Action item — Only one stretch of the data below is wanted: the lines starting at the one with "setup_tns_ps: 0" and ending at the one with "clock_latency_ps: 310", both included, given again exactly.

Record set —
`config.mk`:
```
export PLATFORM = sky130hd
export DESIGN_NAME = pattern_detector
export DESIGN_NICKNAME = d
export VERILOG_FILES = /design/src/rtl/patdet_pkg.sv /design/src/rtl/patdet_history.sv /design/src/rtl/pattern_detector.sv
export SDC_FILE = /design/constraint.sdc
export NUM_CORES = 1
export LEC_CHECK = 0
export CORE_ASPECT_RATIO = 0.8
export CORE_MARGIN = 1.5
export CORE_UTILIZATION = 58
export DETAILED_ROUTE_END_ITERATION = 12
export DONT_BUFFER_PORTS = 1
export PLACE_DENSITY = 0.74
export SYNTH_ARGS = -nofsm -noshare
export SYNTH_HDL_FRONTEND = slang
export SYNTH_HIERARCHICAL = 1
export SYNTH_SLANG_ARGS = --single-unit
```
`constraint.sdc`:
```
create_clock -name clk -period 6.2 [get_ports clk]
set_clock_uncertainty 0.15 [all_clocks]
set_input_delay 0.93 -clock clk [delete_from_list [all_inputs] [get_ports clk]]
set_output_delay 0.93 -clock clk [all_outputs]
set_load 0.02 [all_outputs]
```
`src/rtl/patdet_pkg.sv`:
```
// Shared constants for the serial pattern detector: reset pattern and length.
package patdet_pkg;

  localparam logic [31:0] DEFAULT_PAT = 32'b1010;
  localparam int          DEFAULT_LEN = 4;

  function automatic int clamp_len(input int len, input int max_len);
    return (len > max_len) ? max_len : len;
  endfunction

endpackage

```
`src/rtl/patdet_history.sv`:
```
// Serial history shift register with a saturating count of valid bits.
module patdet_history #(
  parameter int MAX_LEN = 8,
  parameter int FILL_W  = $clog2(MAX_LEN + 1)
) (
  input  logic               clk,
  input  logic               reset,
  input  logic               i_shift,
  input  logic               i_bit,
  input  logic               i_clear,
  output logic [MAX_LEN-1:0] o_hist,
  output logic [FILL_W-1:0]  o_fill
);

  logic [MAX_LEN-1:0] r_hist;
  logic [FILL_W-1:0]  r_fill;

  // NOTE: non-blocking assignments so every flop updates from pre-edge values.
  always_ff @(posedge clk or posedge reset) begin
    if (reset) begin
      r_hist <= '0;
      r_fill <= '0;
    end else if (i_clear) begin
      r_hist <= '0;
      r_fill <= '0;
    end else if (i_shift) begin
      r_hist <= {r_hist[MAX_LEN-2:0], i_bit};
      if (r_fill != FILL_W'(MAX_LEN)) r_fill <= r_fill + FILL_W'(1);
    end
  end

  assign o_hist = r_hist;
  assign o_fill = r_fill;

endmodule

```
`src/rtl/pattern_detector.sv`:
```
// Serial pattern detector with programmable pattern/length and overlap control.
// Optional match counter enabled by defining PATDET_MATCH_COUNT_EN.
module pattern_detector #(
  parameter  int MAX_LEN = 8,
  parameter  int CNT_W   = 8,
  localparam int LEN_W   = $clog2(MAX_LEN + 1)
) (
  input  logic               clk,
  input  logic               reset,
  input  logic               in,
  input  logic               in_valid,
  input  logic               pat_load,
  input  logic [MAX_LEN-1:0] pat_data,
  input  logic [LEN_W-1:0]   pat_len,
  input  logic               overlap,
  output logic               out,
  output logic [CNT_W-1:0]   match_count
);

  import patdet_pkg::*;

  logic [MAX_LEN-1:0] r_pat;
  logic [LEN_W-1:0]   r_len;
  logic               r_out;

  logic [MAX_LEN-1:0] w_hist;
  logic [LEN_W-1:0]   w_fill;
  logic [MAX_LEN-1:0] w_new_hist;
  logic [MAX_LEN-1:0] w_mask;
  logic [LEN_W-1:0]   w_load_len;
  logic               w_len_ok;
  logic               w_match;
  logic               w_clear;
  logic               w_unused_msb;

  patdet_history #(
    .MAX_LEN (MAX_LEN),
    .FILL_W  (LEN_W)
  ) u_history (
    .clk     (clk),
    .reset   (reset),
    .i_shift (in_valid),
    .i_bit   (in),
    .i_clear (w_clear),
    .o_hist  (w_hist),
    .o_fill  (w_fill)
  );

  // The oldest history bit shifts out before it can ever be compared.
  assign w_unused_msb = w_hist[MAX_LEN-1];
  assign w_new_hist   = {w_hist[MAX_LEN-2:0], in};

  // NOTE: give every always_comb output a default first so no path infers a latch.
  always_comb begin
    w_mask = '0;
    for (int i = 0; i < MAX_LEN; i++) w_mask[i] = (i < int'(r_len));
  end

  assign w_len_ok   = (r_len != '0) &&
                      (({1'b0, w_fill} + (LEN_W+1)'(1)) >= {1'b0, r_len});
  assign w_match    = in_valid && !pat_load && w_len_ok &&
                      (((w_new_hist ^ r_pat) & w_mask) == '0);
  assign w_clear    = pat_load || (w_match && !overlap);
  assign w_load_len = (pat_len > LEN_W'(MAX_LEN)) ? LEN_W'(MAX_LEN) : pat_len;

  always_ff @(posedge clk or posedge reset) begin
    if (reset) begin
      r_pat <= DEFAULT_PAT[MAX_LEN-1:0];
      r_len <= LEN_W'(clamp_len(DEFAULT_LEN, MAX_LEN));
      r_out <= 1'b0;
    end else begin
      r_out <= w_match;
      if (pat_load) begin
        r_pat <= pat_data;
        r_len <= w_load_len;
      end
    end
  end

  assign out = r_out;

`ifdef PATDET_MATCH_COUNT_EN
  logic [CNT_W-1:0] r_count;

  always_ff @(posedge clk or posedge reset) begin
    if (reset) begin
      r_count <= '0;
    end else if (pat_load) begin
      r_count <= '0;
    end else if (w_match && (r_count != '1)) begin
      r_count <= r_count + CNT_W'(1);
    end
  end

  assign match_count = r_count;
`else
  assign match_count = '0;
`endif

endmodule

```
==> out/metrics.yaml <==
placed_design:
  io_buffers: 0
  dpl_cell_area_um2: 1330
  place.gp.congestion: 0.887
  place_hpwl_um: 1810
  dp_worst_setup_slack_ps: 3210
  placedCellCount: 148
worst_setup_path:
  path_class: "reg2reg"
  r2r_cells: 7
  cp-start-kind: "register"
  critPathCaptureType: "register"
  r2r_slack_ps: 3140
  critPathCapture: "u_history/o_fill[0]"
  worst_r2r_startpoint: "r_len[2]"
  worstPathRequired_ps: 6270
  worstPathArrival_ps: 3120
  r2r_end: "u_history/o_fill[0]"
  crit_start: "r_len[2]"
  critPathMaxFanout: 13
floorplan:
  core-area_um2: 2180
  die_y_um: 46.3
  die_x_um: 57.1
  start_util_pct: 62.4
  rows: 15
  die-area_um2: 2640
  ios: 27
synthesis:
  yosys_warnings: 6
  synth.avg_cell_area_um2: 10.6
  synth_area_um2: 1360
  syn_inst: 128
drt:
  drc: 0
  wire_per_inst_um: 15.2
  vias: 871
  drt_iter0_markers: 15
  drt-total-wl_um: 2310
  drt.antenna.violating_nets: 0
  firstDrtPassIters: 4
  routed_via_density: 5.73
final_layout:
  fin_nets: 153
  stdcell_count: 152
  drive_gt1_share_pct: 13.4
  fillers: 180
  layout_common_cells: "21 x dfrtp_1, 12 x nor2_1, 8 x conb_1, 8 x mux2i_1"
  fin_area_um2: 1390
  final_common_cell: "dfrtp_1"
  area_delta_synth_final_pct: 2.03
  diodes: 0
  utilization_pct: 63.6
global_route:
  use_met1_pct: 24.3
  first_global_vias: 844
  antenna_found_initial: 0
  grt_overflow: 0
  grt.met2_usage_pct: 34.3
  grt.busiest_layer: "met2"
  grt.met3_usage_pct: 4.49
  grt_pass1_wl_um: 3840
  grt.total_usage_pct: 20.2
  grt_max_degree: 18
timing:
  hold_violations: 0
  setup_tns_ps: 0
  tightest_slew_ps: 894
  fin_crit_sh_pct: 49.3
  relSlewSlack_pct: 40.1
  finalSetupViolCount: 0
  period_needed_ps: 3060
  layout_setup_ws_ps: 3140
  timing.fmax_mhz: 327
  rsz0062_at_grt: "no"
  finalMaxSlewViolations: 0
worst_hold_path:
  hold_class: "in2async"
clock_network:
  clk_path_buf_depth: 2
  cts.sinks: 24
  cts_hold_buf: 0
  cts_resized: 0
  cts_setup_buffers: 0
  clock_latency_ps: 310
  cts.htree.levels: 1
  cts_made_buffers: 3
  clk_pin_slew_ps: 130
  root_buffer: "clkbuf_4"
  cts_tree: "done"
power:
  p_leak_nw: 0.650
  cell_internal_pwr_mw: 0.253
  ir_drop_uv: 211
  p_sw_mw: 0.0798
  p_sw_share_pct: 24.0
  pwr-share-clk_pct: 33.2
  p_comb_share_pct: 13.3
  p_seq_share_pct: 53.5
  pwr_density_cell_nw_per_um2: 240
run_status:
  outcome: "completed"
flow_run:
  drv_cap: 0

Task result —
  setup_tns_ps: 0
  tightest_slew_ps: 894
  fin_crit_sh_pct: 49.3
  relSlewSlack_pct: 40.1
  finalSetupViolCount: 0
  period_needed_ps: 3060
  layout_setup_ws_ps: 3140
  timing.fmax_mhz: 327
  rsz0062_at_grt: "no"
  finalMaxSlewViolations: 0
worst_hold_path:
  hold_class: "in2async"
clock_network:
  clk_path_buf_depth: 2
  cts.sinks: 24
  cts_hold_buf: 0
  cts_resized: 0
  cts_setup_buffers: 0
  clock_latency_ps: 310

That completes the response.